= Transatlantic Legislators' Dialogue =

Taking the existing interparliamentary relationship as its basis, the Transatlantic Legislators' Dialogue (TLD) aims to strengthen and enhance the level of political discourse between European and American legislators. It does so against the background of the numerous other contacts that have resulted in a significantly closer EU-US relationship at a variety of levels. These include, namely, the annual EU-US Summit meetings established by the Transatlantic Declaration of 1990, the Transatlantic Dialogues (Business, Consumers, Environment, and Labour) and other initiatives.

The TLD constitutes the formal response of the two legislative bodies to the commitment in the New
Transatlantic Agenda (NTA) of 1995, to enhanced parliamentary ties between the European Union and the United States. In practical terms, the TLD includes the bi-annual meetings of the European Parliament and the US Congress delegations and a series of teleconferences, organised on specific topics of mutual concern, with a view to fostering an ongoing and uninterrupted dialogue.

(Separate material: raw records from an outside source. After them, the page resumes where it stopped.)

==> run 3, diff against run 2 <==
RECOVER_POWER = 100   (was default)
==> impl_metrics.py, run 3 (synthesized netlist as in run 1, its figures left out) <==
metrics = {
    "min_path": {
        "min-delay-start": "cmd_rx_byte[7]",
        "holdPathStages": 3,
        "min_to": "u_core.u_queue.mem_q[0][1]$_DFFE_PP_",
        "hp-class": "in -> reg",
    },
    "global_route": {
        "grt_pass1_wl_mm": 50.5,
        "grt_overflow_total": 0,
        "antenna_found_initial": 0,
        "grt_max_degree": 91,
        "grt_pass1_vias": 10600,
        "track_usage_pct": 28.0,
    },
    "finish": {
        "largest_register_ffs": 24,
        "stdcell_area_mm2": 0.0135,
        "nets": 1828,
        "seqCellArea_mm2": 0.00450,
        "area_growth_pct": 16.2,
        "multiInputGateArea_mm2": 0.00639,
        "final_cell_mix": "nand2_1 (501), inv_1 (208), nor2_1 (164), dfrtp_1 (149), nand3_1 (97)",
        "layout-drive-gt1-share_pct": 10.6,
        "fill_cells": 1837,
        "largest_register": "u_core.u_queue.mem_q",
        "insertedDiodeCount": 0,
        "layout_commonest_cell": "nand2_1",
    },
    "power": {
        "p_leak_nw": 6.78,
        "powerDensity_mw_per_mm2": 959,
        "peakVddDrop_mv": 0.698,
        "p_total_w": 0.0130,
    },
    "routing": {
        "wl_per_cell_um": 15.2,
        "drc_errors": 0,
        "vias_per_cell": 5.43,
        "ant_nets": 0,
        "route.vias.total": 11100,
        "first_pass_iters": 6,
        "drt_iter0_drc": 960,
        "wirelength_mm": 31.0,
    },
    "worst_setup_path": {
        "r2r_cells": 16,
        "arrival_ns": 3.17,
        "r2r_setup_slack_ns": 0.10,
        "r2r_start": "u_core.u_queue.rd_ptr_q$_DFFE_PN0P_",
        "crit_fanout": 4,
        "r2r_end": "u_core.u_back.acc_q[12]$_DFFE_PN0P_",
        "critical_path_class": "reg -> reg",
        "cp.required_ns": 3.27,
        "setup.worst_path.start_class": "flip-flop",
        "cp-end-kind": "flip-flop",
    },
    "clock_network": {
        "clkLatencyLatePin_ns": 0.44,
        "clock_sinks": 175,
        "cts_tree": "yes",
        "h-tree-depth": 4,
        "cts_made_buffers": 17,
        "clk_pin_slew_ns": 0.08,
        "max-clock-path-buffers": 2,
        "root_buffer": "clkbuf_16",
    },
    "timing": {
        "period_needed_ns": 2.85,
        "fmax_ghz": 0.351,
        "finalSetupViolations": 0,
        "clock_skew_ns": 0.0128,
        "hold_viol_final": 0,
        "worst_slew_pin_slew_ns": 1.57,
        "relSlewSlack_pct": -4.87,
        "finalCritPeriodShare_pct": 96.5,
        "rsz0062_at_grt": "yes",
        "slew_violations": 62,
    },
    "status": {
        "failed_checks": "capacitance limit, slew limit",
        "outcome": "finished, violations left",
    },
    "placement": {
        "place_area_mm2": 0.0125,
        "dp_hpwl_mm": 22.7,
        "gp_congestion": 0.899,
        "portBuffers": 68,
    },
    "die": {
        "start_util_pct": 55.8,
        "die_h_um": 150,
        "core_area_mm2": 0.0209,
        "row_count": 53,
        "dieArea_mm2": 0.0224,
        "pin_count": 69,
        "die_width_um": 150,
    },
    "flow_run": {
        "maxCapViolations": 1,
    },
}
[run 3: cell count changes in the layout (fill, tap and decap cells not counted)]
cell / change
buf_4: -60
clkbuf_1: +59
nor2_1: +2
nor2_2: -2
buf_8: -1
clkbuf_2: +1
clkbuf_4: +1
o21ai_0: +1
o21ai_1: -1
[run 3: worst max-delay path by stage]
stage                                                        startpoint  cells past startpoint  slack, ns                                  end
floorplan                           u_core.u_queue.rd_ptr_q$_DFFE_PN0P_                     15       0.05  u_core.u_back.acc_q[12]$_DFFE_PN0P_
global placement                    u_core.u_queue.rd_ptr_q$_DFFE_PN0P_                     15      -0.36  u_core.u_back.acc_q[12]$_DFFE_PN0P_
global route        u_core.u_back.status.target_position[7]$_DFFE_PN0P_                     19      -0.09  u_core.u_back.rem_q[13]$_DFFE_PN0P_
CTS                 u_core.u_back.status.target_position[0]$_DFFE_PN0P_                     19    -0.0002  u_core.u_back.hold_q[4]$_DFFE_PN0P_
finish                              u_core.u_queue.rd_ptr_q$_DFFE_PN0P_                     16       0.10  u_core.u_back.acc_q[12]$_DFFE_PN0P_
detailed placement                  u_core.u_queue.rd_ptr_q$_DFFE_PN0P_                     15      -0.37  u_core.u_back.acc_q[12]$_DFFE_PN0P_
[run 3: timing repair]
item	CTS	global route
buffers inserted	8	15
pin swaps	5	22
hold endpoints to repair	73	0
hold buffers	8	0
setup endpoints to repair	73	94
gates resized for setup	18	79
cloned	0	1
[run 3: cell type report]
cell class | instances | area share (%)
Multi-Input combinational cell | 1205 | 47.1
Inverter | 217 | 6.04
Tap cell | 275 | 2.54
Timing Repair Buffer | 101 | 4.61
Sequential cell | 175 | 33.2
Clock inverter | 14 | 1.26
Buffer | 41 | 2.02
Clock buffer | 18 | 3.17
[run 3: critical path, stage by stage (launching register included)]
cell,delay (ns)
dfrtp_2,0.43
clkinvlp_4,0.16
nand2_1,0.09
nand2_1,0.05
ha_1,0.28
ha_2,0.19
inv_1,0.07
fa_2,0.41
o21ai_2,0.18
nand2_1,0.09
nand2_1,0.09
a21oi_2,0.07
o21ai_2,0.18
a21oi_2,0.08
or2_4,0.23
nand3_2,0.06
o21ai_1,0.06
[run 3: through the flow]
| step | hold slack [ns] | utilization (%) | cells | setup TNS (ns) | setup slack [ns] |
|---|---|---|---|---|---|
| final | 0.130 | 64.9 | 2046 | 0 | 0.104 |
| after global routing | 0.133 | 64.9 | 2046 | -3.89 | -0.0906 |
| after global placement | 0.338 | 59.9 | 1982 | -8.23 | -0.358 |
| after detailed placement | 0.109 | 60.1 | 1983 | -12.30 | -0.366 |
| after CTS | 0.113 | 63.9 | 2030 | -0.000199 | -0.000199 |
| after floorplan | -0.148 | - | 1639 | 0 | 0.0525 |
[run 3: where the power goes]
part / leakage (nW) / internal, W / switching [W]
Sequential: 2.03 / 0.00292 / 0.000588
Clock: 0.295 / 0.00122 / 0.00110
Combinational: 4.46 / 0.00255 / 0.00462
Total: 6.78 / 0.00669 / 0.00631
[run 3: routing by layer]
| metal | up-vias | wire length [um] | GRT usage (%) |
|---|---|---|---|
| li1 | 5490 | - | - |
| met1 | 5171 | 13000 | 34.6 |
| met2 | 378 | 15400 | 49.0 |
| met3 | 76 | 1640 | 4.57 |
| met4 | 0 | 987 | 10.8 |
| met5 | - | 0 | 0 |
===== src/sv/rlz_pkg.sv =====
// Shared constants and controller/datapath handshake types for the RefPack decompressor.
// No dependencies.
`default_nettype none
package rlz_pkg;

  localparam int unsigned WindowBytesDef = 131072;
  localparam int unsigned ChunkBytes     = 32;
  localparam int unsigned ChunkBits      = ChunkBytes * 8;
  localparam int unsigned CntW           = $clog2(ChunkBytes + 1);
  localparam logic [15:0] MagicReset     = 16'h10FB;
  localparam logic [0:0]  RegMagic       = 1'b0;

  typedef struct packed {
    logic accept;
    logic decode;
    logic rd;
    logic wr;
    logic endchk;
    logic load_chunk;
    logic load_stat;
    logic step_end;
  } cmd_t;

  typedef struct packed {
    logic done;
    logic dec_copy;
    logic fin;
    logic copy_last;
    logic chunk_full;
    logic cnt_zero;
    logic out_free;
  } sts_t;

endpackage
`default_nettype wire


===== src/sv/rlz_ctrl.sv =====
// Sequencer: accept, decode, history copy loop, chunk flush and status word.
// Depends on rlz_pkg.
`default_nettype none
module rlz_ctrl (
  input  wire logic          clk_i,
  input  wire logic          rst_ni,
  input  wire logic          in_valid_i,
  output logic               in_ready_o,
  input  wire rlz_pkg::sts_t sts_i,
  output rlz_pkg::cmd_t      cmd_o
);

  localparam logic [2:0] S_IDLE  = 3'd0;
  localparam logic [2:0] S_DEC   = 3'd1;
  localparam logic [2:0] S_CRD   = 3'd2;
  localparam logic [2:0] S_CWR   = 3'd3;
  localparam logic [2:0] S_FMID  = 3'd4;
  localparam logic [2:0] S_ENDC  = 3'd5;
  localparam logic [2:0] S_FLUSH = 3'd6;
  localparam logic [2:0] S_STAT  = 3'd7;

  logic [2:0] state_q, state_d;

  assign in_ready_o = (state_q == S_IDLE);

  always_comb begin
    state_d      = state_q;
    cmd_o        = '0;
    cmd_o.accept = in_valid_i && in_ready_o;
    case (state_q)
      S_IDLE: begin
        if (cmd_o.accept) begin
          state_d = S_DEC;
        end
      end
      S_DEC: begin
        if (sts_i.done) begin
          cmd_o.step_end = 1'b1;
          state_d        = S_IDLE;
        end else begin
          cmd_o.decode = 1'b1;
          state_d      = sts_i.dec_copy ? S_CRD : S_ENDC;
        end
      end
      S_CRD: begin
        cmd_o.rd = 1'b1;
        state_d  = S_CWR;
      end
      S_CWR: begin
        cmd_o.wr = 1'b1;
        if (sts_i.copy_last) begin
          state_d = S_ENDC;
        end else if (sts_i.chunk_full) begin
          state_d = S_FMID;
        end else begin
          state_d = S_CRD;
        end
      end
      S_FMID: begin
        if (sts_i.out_free) begin
          cmd_o.load_chunk = 1'b1;
          state_d          = S_CRD;
        end
      end
      S_ENDC: begin
        cmd_o.endchk = 1'b1;
        state_d      = S_FLUSH;
      end
      S_FLUSH: begin
        if (sts_i.cnt_zero) begin
          state_d = S_STAT;
        end else if (sts_i.out_free) begin
          cmd_o.load_chunk = 1'b1;
          state_d          = S_STAT;
        end
      end
      S_STAT: begin
        if (!sts_i.fin) begin
          cmd_o.step_end = 1'b1;
          state_d        = S_IDLE;
        end else if (sts_i.out_free) begin
          cmd_o.load_stat = 1'b1;
          cmd_o.step_end  = 1'b1;
          state_d         = S_IDLE;
        end
      end
      default: begin
        state_d = S_IDLE;
      end
    endcase
  end

  always_ff @(posedge clk_i or negedge rst_ni) begin
    if (!rst_ni) begin
      state_q <= S_IDLE;
    end else begin
      state_q <= state_d;
    end
  end

  a_load_free: assert property (@(posedge clk_i) disable iff (!rst_ni)
    (cmd_o.load_chunk || cmd_o.load_stat) |-> sts_i.out_free)
    else $error("output register overwritten");
  a_rd_wr: assert property (@(posedge clk_i) disable iff (!rst_ni)
    (state_q == S_CRD) |=> (state_q == S_CWR))
    else $error("copy read not followed by write");
  a_copy_end: assert property (@(posedge clk_i) disable iff (!rst_ni)
    (state_q == S_CWR && sts_i.copy_last) |=> (state_q == S_ENDC))
    else $error("copy overran its length");
  a_one_load: assert property (@(posedge clk_i) disable iff (!rst_ni)
    !(cmd_o.load_chunk && cmd_o.load_stat))
    else $error("chunk and status loaded together");

endmodule
`default_nettype wire


===== config.mk =====
export PLATFORM = sky130hd
export DESIGN_NAME = rlz_ctrl
export DESIGN_NICKNAME = d
export VERILOG_FILES = /design/src/sv/rlz_pkg.sv /design/src/sv/rlz_ctrl.sv
export SDC_FILE = /design/constraint.sdc
export NUM_CORES = 1
export LEC_CHECK = 0
export ABC_AREA = 1
export ABC_CLOCK_PERIOD_IN_PS = 2600
export BUFFER_PORTS_ARGS = -buffer_cell sky130_fd_sc_hd__buf_2
export CORE_AREA = 8 8 45 47
export DETAILED_ROUTE_END_ITERATION = 8
export DIE_AREA = 0 0 53 55
export GPL_ROUTABILITY_DRIVEN = 0
export GPL_TIMING_DRIVEN = 0
export PLACE_DENSITY = 0.58
export RECOVER_POWER = 25
export SLEW_MARGIN = 20
export SYNTH_ARGS = -nofsm -noshare
export SYNTH_HDL_FRONTEND = slang
export SYNTH_SLANG_ARGS = --single-unit

===== constraint.sdc =====
create_clock -name clk_i -period 2.6 [get_ports clk_i]
set_clock_uncertainty 0.15 [all_clocks]
set_input_delay 0.39 -clock clk_i [delete_from_list [all_inputs] [get_ports clk_i]]
set_output_delay 0.39 -clock clk_i [all_outputs]
set_load 0.005 [all_outputs]

==> qor.yml <==
cells_and_area:
  regMostFlops: "state_q"
  top_regs: "state_q: 3 flops"
  seqCellArea_sq_um: 75.1
  nets: 98
  fillers: 159
  fin_util: 0.378
  mostFrequentLayoutCells: "buf_2 (17), nand2_1 (11), nor2_1 (9), inv_1 (9), nand3_1 (9)"
  insertedDiodeCount: 0
  drive_gt1_frac: 0.379
  syn2layout_area_growth_pct: 38.4
  largest_register_ffs: 3
  final_common_cell: "buf_2"
  multiInputGateArea_sq_um: 236
die:
  dieArea_sq_um: 2920
  start_util: 0.273
  core-area_sq_um: 1380
  fp.dieH_um: 55
  rows: 14
  top_level_ports: 19
  die_x_um: 53
yosys:
  synth_cells: 64
  synth_area_per_cell_sq_um: 5.90
  yosys_warnings: 0
  seq_area_frac_synth: 0.199
  synth_cell_types: 17
  synth-seq-cells: 3
  netlist_area_sq_um: 378
  synth_nets: 74
sta:
  hold_viol_final: 0
  finalSetupViolCount: 0
  fmax_mhz: 561
  whs_ns: 0.348
  final_max_slew_viol_count: 0
  fin_crit_ns: 1.78
  grt_setup_unrepaired: "false"
  fin_tns_setup_ns: 0
  relSlewSlack: 0.850
  min_period_over_period: 0.685
  tightest_slew_ns: 0.223
critical_path:
  path_max_fanout: 10
  crit_arrival_ns: 1.24
  critPathKind: "flip-flop to primary output"
  cp-start-kind: "flip-flop"
  end_kind: "primary output"
  required_ns: 2.06
routing:
  drt_iter0_markers: 9
  vias: 485
  via_per_inst: 4.71
  wl_um: 985
  wire_per_inst_um: 9.56
  drc: 0
  ant_nets: 0
  firstDrtPassIters: 6
min_path:
  hold_class: "input port to asynchronous set/reset pin"
cts:
  clock-root-buffer: "clkbuf_4"
  cts_buffers: 3
  cts_max_level: 1
  cts_tree: "yes"
  cts_resized: 0
  clock_latency_ns: 0.23
  clock_sinks: 3
  post_cts_buffers: 0
  clkTransAtPathRegs_ns: 0.04
  clockBufferDepth: 2
global_routing:
  overflow: 0
  grt_pass1_vias: 417
  antenna_found_initial: 0
  grt_start_max_net_pins: 11
  grt_first_pass_wirelength_um: 1590
  use_met2: 0.123
  grt_util_all_layers: 0.0727
  use_met1: 0.0760
  grt_util_met3: 0.0294
  grt.busiest_layer: "met2"
outcome:
  outcome: "finished, final reports clean"
placed_design:
  port_buffers: 18
  hpwlAfterDp_um: 830
run:
  max_cap_violations: 0
pwr:
  power_density_nw_per_um2: 980
  p_seq_frac: 0.181
  p_total_uw: 513
  swShare: 0.481
  p_int_uw: 266
  p_sw_uw: 247
  ir_drop_mv: 0.279
  p_comb_frac: 0.663
  clkPwrFrac: 0.156
  p_leak_nw: 0.300
## metal layers
layer	part of all wire	vias to the layer above
met5	0	-
met4	0.0071	0
met3	0.075	2
met2	0.50	15
met1	0.42	214
li1	-	254
## worst max-delay path, cell delays in order, from the launching register on
cell,delay (ns)
dfrtp_1,0.39
buf_6,0.15
nor2_2,0.15
nand2_1,0.12
nor2_1,0.09
buf_2,0.11
## path summary, 6_finish.rpt
kind	from	endpoint	slack (ns)	depth (start not counted)
max	state_q[1]$_DFFE_PN0P_	cmd_o[7]	0.82	5
min	rst_ni	state_q[1]$_DFFE_PN0P_	0.35	2
max reg2reg	state_q[1]$_DFFE_PN0P_	state_q[1]$_DFFE_PN0P_	1.30	7
min reg2reg	state_q[1]$_DFFE_PN0P_	state_q[1]$_DFFE_PN0P_	0.54	3
max in group asynchronous	rst_ni	state_q[2]$_DFFE_PN0P_	1.80	2
min in group clk_i	sts_i[0]	state_q[2]$_DFFE_PN0P_	0.35	3
## what timing repair did
| action | in CTS | in global routing |
|---|---|---|
| hold buffers | 1 | 0 |
| setup endpoints to repair | 0 | 0 |
| endpoints found under the hold margin | 3 | 0 |
## per-stage QoR
stage               setup slack, ns  cells  instance area [sq um]
global placement               1.07     98                    488
global route                  0.712    103                    523
detailed placement             1.06     98                    488
floorplan                      1.20     64                    378
CTS                           0.808    103                    524
finish                        0.818    103                    523
## cell families (layout without fill, tap and decap cells)
family / count (synthesis) / count (layout) / share of synthesized area
flops: 3 / 3 / 0.199
compound gates: 5 / 5 / 0.0728
buf+inv: 13 / 36 / 0.175
simple gates: 43 / 43 / 0.553
## synth_stat cells
| library cell | number | area [sq um] |
|---|---|---|
| buf_6 | 2 | 22.5 |
| dfrtp_1 | 3 | 75.1 |
| inv_1 | 9 | 33.8 |
| inv_2 | 1 | 3.75 |
| inv_4 | 1 | 6.26 |
| nand2_1 | 11 | 41.3 |
| nand2_2 | 3 | 18.8 |
| nand3_1 | 9 | 45.0 |
| nand3_2 | 1 | 10.0 |
| nand4_1 | 2 | 12.5 |
| nor2_1 | 9 | 33.8 |
| nor2_2 | 5 | 31.3 |
| nor3_1 | 2 | 10.0 |
| nor4_1 | 1 | 6.26 |
| o21a_1 | 1 | 7.51 |
| o21ai_0 | 3 | 15.0 |
| o21ai_1 | 1 | 5.00 |
## power by group through the flow
stage | Combinational [mW] | Clock [mW] | Sequential (mW)
2_1_floorplan | 0.252 | 0 | 0.0896
3_3_place_gp | 0.344 | 0 | 0.0932
3_5_place_dp | 0.342 | 0 | 0.0931
4_1_cts | 0.344 | 0.0835 | 0.0926
5_1_grt | 0.386 | 0.0862 | 0.0946
6_report | 0.340 | 0.0801 | 0.0926
## layout make-up
class / instances / share of cell area
multi-input cells: 48 / 0.452
repair buffers: 19 / 0.189
flip-flops and latches: 3 / 0.144
inverters: 11 / 0.0837
clock buffers: 4 / 0.0502
plain buffers: 2 / 0.0431
well taps: 16 / 0.0383
Note: power is estimated with default switching activity, not from simulation.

The two groups of legislators have established a steering committee to co-ordinate TLD activities. The steering committees also maintains contacts with the members of the Senior Level Group (SLG), which is composed of high-ranking officials from the European Commission, the EU Presidency and the US Administration.

The current chairs of the TLD are Radosław Sikorski PPE (Poland/PPE-DE) on the European side and Rep. Jim Costa (D-California) on the American side.